### WORK TASK
The whole of the data must be transcribed exactly.

BEGIN DATA SHOWN

What follows belongs to an exercise in optimizing a design on an open flow for small area, a short achievable clock period and few clock cycles per item; a production flow would make more cautious choices.
Only simulation tests tie the RTL to the original design; equivalence was not proved.

==> flow/design.v (excerpt) <==
module cva_cost_wta (
    input  wire         clk,
    input  wire         rst,         
    input  wire         in_valid,
    output wire         in_ready,
    input  wire         in_last,
    input  wire [15:0]  in_d,
    input  wire [2:0]   in_c,        
    input  wire [16:0]  in_wq,       
    input  wire [287:0] in_lwin,
    input  wire [287:0] in_rwin,
    output reg          out_valid,
    output reg          out_last,
    output reg  [31:0]  out_cost,
    output wire [15:0]  out_disp
);
    assign in_ready = 1'b1;
    reg [8:0] dr_0_0;
    reg [8:0] dr_0_1;
    reg [8:0] dr_0_2;
    reg [8:0] dr_0_3;
    reg [8:0] dr_1_0;
    reg [8:0] dr_1_1;
    reg [8:0] dr_1_2;
    reg [8:0] dr_1_3;
    reg [8:0] dr_2_0;
    reg [8:0] dr_2_1;
    reg [8:0] dr_2_2;
    reg [8:0] dr_2_3;
    reg [8:0] dr_3_0;
    reg [8:0] dr_3_1;
    reg [8:0] dr_3_2;
    reg [8:0] dr_3_3;
    reg [8:0] dr_4_0;
    reg [8:0] dr_4_1;
    reg [8:0] dr_4_2;
    reg [8:0] dr_4_3;
    reg [8:0] dr_5_0;
    reg [8:0] dr_5_1;
    reg [8:0] dr_5_2;
    reg [8:0] dr_5_3;
    reg [8:0] dr_6_0;
    reg [8:0] dr_6_1;
    reg [8:0] dr_6_2;
    reg [8:0] dr_6_3;
    reg [8:0] dr_7_0;
    reg [8:0] dr_7_1;
    reg [8:0] dr_7_2;
    reg [8:0] dr_7_3;
    reg [8:0] dr_8_0;
    reg [8:0] dr_8_1;
    reg [8:0] dr_8_2;
    reg [8:0] dr_8_3;
  ...
Size: about 7,500 cells after synthesis, roughly 810 flip-flops, ~670 I/O pins.
Settings: LEC_CHECK=0, CAP_MARGIN=50, CORE_MARGIN=2, CORE_UTILIZATION=60, PLACE_DENSITY=0.7, SLEW_MARGIN=60, SYNTH_HIERARCHICAL=1; clock period 20.0 ns.
standard.sh (not shown) runs the stock make flow with config.mk's settings and CLKGATE_MAP_FILE= SYNTH_SCRIPT=/design/flow/synth_recipe.tcl, a recipe that flattens the netlist after the stock synthesis.
==> flow/flow/run.sh <==
#!/bin/bash
# Layout flow: the standard flow (standard.sh, all steps), with the
# input and output port buffers made of sky130_fd_sc_hd__buf_2 cells and
# the resizer's setup repair aiming for 14.5 ns of slack (a 5.5 ns path
# target; the clock and the constraints are the design's own).
# Each ORFS step writes its own log under orfs/logs/; the driver's own
# output goes to flow_run.log.
set -o pipefail
export BUFFER_PORTS_ARGS="-buffer_cell sky130_fd_sc_hd__buf_2"
export SETUP_SLACK_MARGIN=14.5
bash standard.sh > flow_run.log 2>&1
The baseline completed without violations.
Testbench counts at the start, summed over its fixed seeds: cycles 86,022, items 85,982.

END DATA SHOWN

### OUTPUT OF THE EXERCISE
What follows belongs to an exercise in optimizing a design on an open flow for small area, a short achievable clock period and few clock cycles per item; a production flow would make more cautious choices.
Only simulation tests tie the RTL to the original design; equivalence was not proved.

==> flow/design.v (excerpt) <==
module cva_cost_wta (
    input  wire         clk,
    input  wire         rst,         
    input  wire         in_valid,
    output wire         in_ready,
    input  wire         in_last,
    input  wire [15:0]  in_d,
    input  wire [2:0]   in_c,        
    input  wire [16:0]  in_wq,       
    input  wire [287:0] in_lwin,
    input  wire [287:0] in_rwin,
    output reg          out_valid,
    output reg          out_last,
    output reg  [31:0]  out_cost,
    output wire [15:0]  out_disp
);
    assign in_ready = 1'b1;
    reg [8:0] dr_0_0;
    reg [8:0] dr_0_1;
    reg [8:0] dr_0_2;
    reg [8:0] dr_0_3;
    reg [8:0] dr_1_0;
    reg [8:0] dr_1_1;
    reg [8:0] dr_1_2;
    reg [8:0] dr_1_3;
    reg [8:0] dr_2_0;
    reg [8:0] dr_2_1;
    reg [8:0] dr_2_2;
    reg [8:0] dr_2_3;
    reg [8:0] dr_3_0;
    reg [8:0] dr_3_1;
    reg [8:0] dr_3_2;
    reg [8:0] dr_3_3;
    reg [8:0] dr_4_0;
    reg [8:0] dr_4_1;
    reg [8:0] dr_4_2;
    reg [8:0] dr_4_3;
    reg [8:0] dr_5_0;
    reg [8:0] dr_5_1;
    reg [8:0] dr_5_2;
    reg [8:0] dr_5_3;
    reg [8:0] dr_6_0;
    reg [8:0] dr_6_1;
    reg [8:0] dr_6_2;
    reg [8:0] dr_6_3;
    reg [8:0] dr_7_0;
    reg [8:0] dr_7_1;
    reg [8:0] dr_7_2;
    reg [8:0] dr_7_3;
    reg [8:0] dr_8_0;
    reg [8:0] dr_8_1;
    reg [8:0] dr_8_2;
    reg [8:0] dr_8_3;
  ...
Size: about 7,500 cells after synthesis, roughly 810 flip-flops, ~670 I/O pins.
Settings: LEC_CHECK=0, CAP_MARGIN=50, CORE_MARGIN=2, CORE_UTILIZATION=60, PLACE_DENSITY=0.7, SLEW_MARGIN=60, SYNTH_HIERARCHICAL=1; clock period 20.0 ns.
standard.sh (not shown) runs the stock make flow with config.mk's settings and CLKGATE_MAP_FILE= SYNTH_SCRIPT=/design/flow/synth_recipe.tcl, a recipe that flattens the netlist after the stock synthesis.
==> flow/flow/run.sh <==
#!/bin/bash
# Layout flow: the standard flow (standard.sh, all steps), with the
# input and output port buffers made of sky130_fd_sc_hd__buf_2 cells and
# the resizer's setup repair aiming for 14.5 ns of slack (a 5.5 ns path
# target; the clock and the constraints are the design's own).
# Each ORFS step writes its own log under orfs/logs/; the driver's own
# output goes to flow_run.log.
set -o pipefail
export BUFFER_PORTS_ARGS="-buffer_cell sky130_fd_sc_hd__buf_2"
export SETUP_SLACK_MARGIN=14.5
bash standard.sh > flow_run.log 2>&1
The baseline completed without violations.
Testbench counts at the start, summed over its fixed seeds: cycles 86,022, items 85,982.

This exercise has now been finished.